Monday, April 18, 2016

Fifty Years of Women Running the Boston Marathon

It's been fifty years since the first woman ran in the Boston Marathon. I always knew that Bobbi Gibb had a tough time when she ran, that some men weren't happy with her being there, but I had no idea just how hard it was for her. She had written to the marathon officials asking for an application, but their reply was that women were not physiologically capable of running a marathon. So she hid in the bushes near the start, wearing a hoodie as a disguise, and joined the crowd when they started. She worried she might be arrested. Can you imagine?

Physiologically capable
Running is such a basic part of human nature. Running means escaping danger, chasing food, rushing to help someone in need, or that you're having fun. Most little kids love to run. They chase each other, have impromptu races, or run just to enjoy the speed or the feeling of the wind against their skin and in their hair, or simply because it feels good to move. I have a good run when I invoke those childhood sensations, when I think, "Hey, this is fun!" I can't imagine being told, "You're not meant to do this thing that brings you joy."

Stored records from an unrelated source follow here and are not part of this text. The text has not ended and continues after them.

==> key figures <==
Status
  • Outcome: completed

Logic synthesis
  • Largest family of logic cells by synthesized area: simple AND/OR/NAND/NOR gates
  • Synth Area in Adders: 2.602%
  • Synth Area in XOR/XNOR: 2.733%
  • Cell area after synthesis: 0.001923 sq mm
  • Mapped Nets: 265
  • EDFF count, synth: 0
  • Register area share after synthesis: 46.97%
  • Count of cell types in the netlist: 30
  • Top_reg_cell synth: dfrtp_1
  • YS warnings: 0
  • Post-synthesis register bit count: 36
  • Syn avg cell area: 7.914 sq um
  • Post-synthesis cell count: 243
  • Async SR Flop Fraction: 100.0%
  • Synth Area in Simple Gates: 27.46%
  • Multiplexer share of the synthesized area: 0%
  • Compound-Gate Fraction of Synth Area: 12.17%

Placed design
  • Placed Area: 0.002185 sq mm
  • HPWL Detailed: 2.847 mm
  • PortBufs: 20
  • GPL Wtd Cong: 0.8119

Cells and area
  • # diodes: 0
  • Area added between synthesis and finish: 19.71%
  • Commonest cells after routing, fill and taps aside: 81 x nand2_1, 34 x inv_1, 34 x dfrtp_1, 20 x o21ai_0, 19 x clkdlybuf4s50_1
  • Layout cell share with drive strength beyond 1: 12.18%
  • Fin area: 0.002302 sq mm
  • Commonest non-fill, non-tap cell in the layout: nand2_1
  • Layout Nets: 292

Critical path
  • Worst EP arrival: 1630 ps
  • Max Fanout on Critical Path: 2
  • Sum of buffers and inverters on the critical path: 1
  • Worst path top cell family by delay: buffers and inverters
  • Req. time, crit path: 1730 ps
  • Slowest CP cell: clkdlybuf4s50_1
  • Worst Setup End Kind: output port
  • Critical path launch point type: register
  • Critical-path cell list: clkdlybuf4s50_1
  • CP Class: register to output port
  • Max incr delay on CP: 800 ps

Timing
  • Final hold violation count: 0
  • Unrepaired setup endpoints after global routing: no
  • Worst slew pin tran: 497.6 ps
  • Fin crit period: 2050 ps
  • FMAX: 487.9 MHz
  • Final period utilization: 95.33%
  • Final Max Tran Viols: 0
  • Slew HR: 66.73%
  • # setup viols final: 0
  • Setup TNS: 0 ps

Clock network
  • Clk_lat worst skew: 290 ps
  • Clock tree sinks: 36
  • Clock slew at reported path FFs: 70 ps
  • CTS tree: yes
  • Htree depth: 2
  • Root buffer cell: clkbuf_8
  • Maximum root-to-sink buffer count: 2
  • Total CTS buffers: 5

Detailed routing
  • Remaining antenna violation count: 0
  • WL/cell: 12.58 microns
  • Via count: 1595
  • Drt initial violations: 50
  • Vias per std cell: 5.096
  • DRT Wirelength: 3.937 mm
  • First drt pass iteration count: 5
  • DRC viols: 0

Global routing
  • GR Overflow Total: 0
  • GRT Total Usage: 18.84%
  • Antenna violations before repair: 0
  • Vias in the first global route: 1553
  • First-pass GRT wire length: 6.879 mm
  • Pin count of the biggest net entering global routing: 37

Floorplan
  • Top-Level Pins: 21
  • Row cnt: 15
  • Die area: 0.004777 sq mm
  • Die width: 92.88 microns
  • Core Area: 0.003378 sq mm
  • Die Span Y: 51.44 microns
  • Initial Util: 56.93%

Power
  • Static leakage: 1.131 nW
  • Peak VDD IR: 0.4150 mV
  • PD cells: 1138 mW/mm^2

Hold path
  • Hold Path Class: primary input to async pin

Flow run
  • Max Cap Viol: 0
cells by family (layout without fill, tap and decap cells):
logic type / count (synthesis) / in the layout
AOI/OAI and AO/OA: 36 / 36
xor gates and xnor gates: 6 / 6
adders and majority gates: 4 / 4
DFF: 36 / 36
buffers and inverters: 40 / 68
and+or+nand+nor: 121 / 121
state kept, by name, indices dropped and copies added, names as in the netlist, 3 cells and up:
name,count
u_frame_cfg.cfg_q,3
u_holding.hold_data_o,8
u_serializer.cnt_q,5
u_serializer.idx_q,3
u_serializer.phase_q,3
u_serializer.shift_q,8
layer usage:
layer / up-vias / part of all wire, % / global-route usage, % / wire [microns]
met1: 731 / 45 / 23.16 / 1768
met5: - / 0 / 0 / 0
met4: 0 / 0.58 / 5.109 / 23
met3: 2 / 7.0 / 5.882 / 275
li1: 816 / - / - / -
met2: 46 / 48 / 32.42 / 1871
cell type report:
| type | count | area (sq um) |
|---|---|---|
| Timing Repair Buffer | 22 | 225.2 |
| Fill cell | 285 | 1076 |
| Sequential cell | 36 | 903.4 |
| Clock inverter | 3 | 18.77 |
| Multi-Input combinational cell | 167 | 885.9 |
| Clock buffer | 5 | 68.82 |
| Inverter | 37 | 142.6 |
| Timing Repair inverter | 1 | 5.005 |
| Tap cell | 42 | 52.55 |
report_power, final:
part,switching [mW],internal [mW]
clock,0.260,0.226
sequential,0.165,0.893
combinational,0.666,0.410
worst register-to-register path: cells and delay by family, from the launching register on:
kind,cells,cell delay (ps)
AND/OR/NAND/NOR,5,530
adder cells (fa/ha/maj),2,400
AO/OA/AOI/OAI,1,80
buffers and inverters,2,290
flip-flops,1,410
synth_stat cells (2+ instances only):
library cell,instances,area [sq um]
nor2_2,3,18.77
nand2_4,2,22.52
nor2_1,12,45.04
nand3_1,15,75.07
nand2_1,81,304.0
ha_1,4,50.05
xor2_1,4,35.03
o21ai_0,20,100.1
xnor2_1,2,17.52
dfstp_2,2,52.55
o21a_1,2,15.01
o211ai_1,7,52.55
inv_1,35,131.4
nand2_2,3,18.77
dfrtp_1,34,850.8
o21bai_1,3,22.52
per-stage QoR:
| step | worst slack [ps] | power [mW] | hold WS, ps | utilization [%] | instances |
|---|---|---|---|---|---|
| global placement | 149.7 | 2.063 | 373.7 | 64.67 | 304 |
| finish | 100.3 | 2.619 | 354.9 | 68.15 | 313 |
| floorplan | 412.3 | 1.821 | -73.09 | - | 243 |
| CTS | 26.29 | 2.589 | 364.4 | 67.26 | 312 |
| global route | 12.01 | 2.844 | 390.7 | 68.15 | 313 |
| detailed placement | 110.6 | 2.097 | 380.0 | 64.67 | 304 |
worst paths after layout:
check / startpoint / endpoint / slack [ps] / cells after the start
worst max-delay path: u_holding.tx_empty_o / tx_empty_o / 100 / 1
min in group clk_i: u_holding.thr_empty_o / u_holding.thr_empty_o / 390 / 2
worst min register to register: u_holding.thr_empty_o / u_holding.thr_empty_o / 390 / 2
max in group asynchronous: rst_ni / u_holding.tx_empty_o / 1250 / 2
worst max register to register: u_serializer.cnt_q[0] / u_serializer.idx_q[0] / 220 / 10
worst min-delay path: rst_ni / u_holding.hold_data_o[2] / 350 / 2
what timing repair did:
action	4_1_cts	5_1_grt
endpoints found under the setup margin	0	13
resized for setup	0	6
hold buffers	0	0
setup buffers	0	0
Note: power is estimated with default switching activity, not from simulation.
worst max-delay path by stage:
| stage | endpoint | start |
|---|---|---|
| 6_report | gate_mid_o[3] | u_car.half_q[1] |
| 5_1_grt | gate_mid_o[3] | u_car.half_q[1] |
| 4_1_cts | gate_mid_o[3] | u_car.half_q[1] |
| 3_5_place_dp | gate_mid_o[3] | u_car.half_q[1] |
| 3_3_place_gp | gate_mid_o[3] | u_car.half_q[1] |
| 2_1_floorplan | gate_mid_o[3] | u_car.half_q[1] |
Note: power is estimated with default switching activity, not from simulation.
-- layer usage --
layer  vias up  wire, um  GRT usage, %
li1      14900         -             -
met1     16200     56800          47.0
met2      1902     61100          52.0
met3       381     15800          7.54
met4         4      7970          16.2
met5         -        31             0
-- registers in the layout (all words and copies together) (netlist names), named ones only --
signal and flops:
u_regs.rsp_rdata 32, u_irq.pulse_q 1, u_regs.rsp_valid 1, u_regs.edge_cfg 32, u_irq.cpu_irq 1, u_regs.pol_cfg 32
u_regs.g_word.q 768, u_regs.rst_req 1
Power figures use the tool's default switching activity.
### config.mk
export PLATFORM = sky130hd
export DESIGN_NAME = srb_engine
export DESIGN_NICKNAME = d
export VERILOG_FILES = /design/src/rtl/srb_pkg.sv /design/src/rtl/srb_timer.sv /design/src/rtl/srb_shift.sv /design/src/rtl/srb_engine.sv
export SDC_FILE = /design/constraint.sdc
export NUM_CORES = 1
export LEC_CHECK = 0
export ABC_AREA = 1
export BUFFER_PORTS_ARGS = -buffer_cell sky130_fd_sc_hd__clkbuf_2
export CAP_MARGIN = 10
export CELL_PAD_IN_SITES_DETAIL_PLACEMENT = 1
export CELL_PAD_IN_SITES_GLOBAL_PLACEMENT = 1
export CORE_ASPECT_RATIO = 1.75
export CORE_MARGIN = 3
export CORE_UTILIZATION = 46
export DETAILED_ROUTE_END_ITERATION = 8
export PLACE_DENSITY = 0.88
export SETUP_SLACK_MARGIN = 0.5
export SKIP_CTS_REPAIR_TIMING = 1
export SYNTH_ARGS = -nofsm -noshare
export SYNTH_HDL_FRONTEND = slang
export SYNTH_SLANG_ARGS = --single-unit
export TNS_END_PERCENT = 10
### constraint.sdc
create_clock -name clk_i -period 3.15 [get_ports clk_i]
set_input_delay 0.1575 -clock clk_i [delete_from_list [all_inputs] [get_ports clk_i]]
set_output_delay 0.1575 -clock clk_i [all_outputs]
set_load 0.01 [all_outputs]
### config.mk
export PLATFORM = sky130hd
export DESIGN_NAME = blr_unit
export DESIGN_NICKNAME = d
export VERILOG_FILES = /design/src/rtl/blr_pkg.sv /design/src/rtl/blr_bank.sv /design/src/rtl/blr_check.sv /design/src/rtl/blr_stage.sv /design/src/rtl/blr_unit.sv
export SDC_FILE = /design/constraint.sdc
export NUM_CORES = 1
export LEC_CHECK = 0
export BUFFER_PORTS_ARGS = -buffer_cell sky130_fd_sc_hd__buf_2
export CORE_MARGIN = 2
export CORE_UTILIZATION = 44
export DETAILED_ROUTE_END_ITERATION = 10
export PLACE_DENSITY = 0.7
export SLEW_MARGIN = 20
export SYNTH_ARGS = -nofsm -noshare
export SYNTH_HDL_FRONTEND = slang
export SYNTH_SLANG_ARGS = --single-unit
### constraint.sdc
create_clock -name clk_i -period 3.67 [get_ports clk_i]
set_input_delay 0.1835 -clock clk_i [delete_from_list [all_inputs] [get_ports clk_i]]
set_output_delay 0.1835 -clock clk_i [all_outputs]
set_load 0.02 [all_outputs]
### src/rtl/blr_pkg.sv
package blr_pkg;
  parameter int unsigned ADDR_W_DEF = 24;
  localparam int unsigned NUM_REGS = 4;

  typedef enum logic [1:0] {
    SEL_FETCH_BASE  = 2'd0,
    SEL_FETCH_LIMIT = 2'd1,
    SEL_DATA_BASE   = 2'd2,
    SEL_DATA_LIMIT  = 2'd3
  } win_sel_e;
endpackage

### src/rtl/blr_bank.sv
module blr_bank #(
  parameter int unsigned ADDR_W = blr_pkg::ADDR_W_DEF
) (
  input  logic              clk_i,
  input  logic              rst_ni,
  input  logic              sup_mode_i,
  input  logic              cfg_we_i,
  input  logic [1:0]        cfg_sel_i,
  input  logic [ADDR_W-1:0] cfg_wdata_i,
  output logic              priv_err_o,
  output logic [ADDR_W-1:0] fetch_base_o,
  output logic [ADDR_W-1:0] fetch_limit_o,
  output logic [ADDR_W-1:0] data_base_o,
  output logic [ADDR_W-1:0] data_limit_o
);
  import blr_pkg::*;

  logic [NUM_REGS-1:0][ADDR_W-1:0] regs_q;
  logic                            wr_ok;

  assign wr_ok = cfg_we_i && sup_mode_i;

  for (genvar g = 0; g < NUM_REGS; g++) begin : g_reg
    always_ff @(posedge clk_i or negedge rst_ni) begin
      if (!rst_ni)                                regs_q[g] <= '0;
      else if (wr_ok && (cfg_sel_i == 2'(g)))     regs_q[g] <= cfg_wdata_i;
    end
  end

  always_ff @(posedge clk_i or negedge rst_ni) begin
    if (!rst_ni) priv_err_o <= 1'b0;
    else         priv_err_o <= cfg_we_i && !sup_mode_i;
  end

  assign fetch_base_o  = regs_q[SEL_FETCH_BASE];
  assign fetch_limit_o = regs_q[SEL_FETCH_LIMIT];
  assign data_base_o   = regs_q[SEL_DATA_BASE];
  assign data_limit_o  = regs_q[SEL_DATA_LIMIT];

  // user-mode writes leave the bank untouched
  assert_user_write_ignored_R3: assert property (@(posedge clk_i) disable iff (!rst_ni)
    (cfg_we_i && !sup_mode_i) |=> $stable(regs_q));
  assert_priv_err_pulse_R3: assert property (@(posedge clk_i) disable iff (!rst_ni)
    (cfg_we_i && !sup_mode_i) |=> priv_err_o);
  // supervisor write lands in the selected register
  assert_sup_write_R2: assert property (@(posedge clk_i) disable iff (!rst_ni)
    wr_ok |=> regs_q[$past(cfg_sel_i)] == $past(cfg_wdata_i));
endmodule
**config.mk**
```make
export PLATFORM = sky130hd
export DESIGN_NAME = clkratio_ctrl
export DESIGN_NICKNAME = d
export VERILOG_FILES = /design/src/rtl/clkratio_pkg.sv /design/src/rtl/clkratio_rst_stretch.sv /design/src/rtl/clkratio_period_meter.sv /design/src/rtl/clkratio_ratio_tracker.sv /design/src/rtl/clkratio_phase_guard.sv /design/src/rtl/clkratio_ctrl.sv
export SDC_FILE = /design/constraint.sdc
export NUM_CORES = 1
export LEC_CHECK = 0
export BUFFER_PORTS_ARGS = -buffer_cell sky130_fd_sc_hd__buf_2
export CAP_MARGIN = 30
export CORE_ASPECT_RATIO = 2
export CORE_MARGIN = 1.5
export CORE_UTILIZATION = 45
export DETAILED_ROUTE_END_ITERATION = 6
export GPL_TIMING_DRIVEN = 0
export PLACE_DENSITY = 0.68
export SLEW_MARGIN = 20
export SYNTH_ARGS = -nofsm -noshare
export SYNTH_HDL_FRONTEND = slang
export SYNTH_SLANG_ARGS = --single-unit
```
**constraint.sdc**
```tcl
create_clock -name clk -period 2.3 [get_ports clk]
set_clock_uncertainty 0.1 [all_clocks]
set_input_delay 0.575 -clock clk [delete_from_list [all_inputs] [get_ports clk]]
set_output_delay 0.575 -clock clk [all_outputs]
set_load 0.005 [all_outputs]
```
[src/rtl/sram_strobe_gen.sv]
module sram_strobe_gen
  import sram_remap_pkg::*;
(
  input  logic       hit,
  input  logic       rd_n,
  input  logic       wr_n,
  input  logic [1:0] mode,
  output logic       ce_n,
  output logic       oe_n,
  output logic       we_n
);
  logic rom_sel, access;

  always_comb begin
    rom_sel = (mode == MAP_ROM);
    access  = rom_sel ? ~rd_n : ~(rd_n & wr_n);
    ce_n    = ~(hit & access);
    oe_n    = rd_n;
    we_n    = rom_sel | wr_n;
  end

  always_comb begin

    idle_ce_chk: assert (!(rd_n && wr_n) || ce_n)
      else $error("chip enabled with no strobe");
  end
endmodule
[config.mk]
export PLATFORM = sky130hd
export DESIGN_NAME = desc_chain_walker
export DESIGN_NICKNAME = d
export VERILOG_FILES = /design/src/rtl/dcw_pkg.sv /design/src/rtl/dcw_decode.sv /design/src/rtl/dcw_wb_compose.sv /design/src/rtl/desc_chain_walker.sv
export SDC_FILE = /design/constraint.sdc
export NUM_CORES = 1
export LEC_CHECK = 0
export ABC_AREA = 1
export CORE_MARGIN = 2
export CORE_UTILIZATION = 53
export CTS_CLUSTER_DIAMETER = 100
export DETAILED_ROUTE_END_ITERATION = 10
export PLACE_DENSITY_LB_ADDON = 0.1
export SYNTH_ARGS = -nofsm -noshare
export SYNTH_HDL_FRONTEND = slang
export SYNTH_SLANG_ARGS = --single-unit
[constraint.sdc]
create_clock -name clk -period 7.25 [get_ports clk]
set_input_delay 1.45 -clock clk [delete_from_list [all_inputs] [get_ports clk]]
set_output_delay 1.45 -clock clk [all_outputs]
set_load 0.05 [all_outputs]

This past weekend I ran a 5K. It was my first race in inclement weather. It was cold and windy, and it started sprinkling right before we started. When the clouds parted later that day, there was snow on the mountains. Despite the wind and the stinging rain, I had a great time. Despite the fact that I was still getting over being sick, I improved upon my pace. There's something wonderfully primitive about running in a large group. It's like being part of a pack. There's a sense of safety, of camaraderie, of friendly competition. We ran through some fields near the Rio Grande River. I spotted geese and ducks in a field that was being flooded, and a couple of horses. I got to run through a neighborhood I'd never been in before. I finished the race and had a delicious slice of cinnamon swirl raisin bread and chocolate milk as I trekked back to my car. It was great.

I cannot imagine being told 'no' to something like that. I'm glad that the running world, and the world in general, has changed its attitude toward women. I'm glad that Bobbi Gibb had the guts to sneak into a race. The world needs people who refuse to take 'no' for an answer.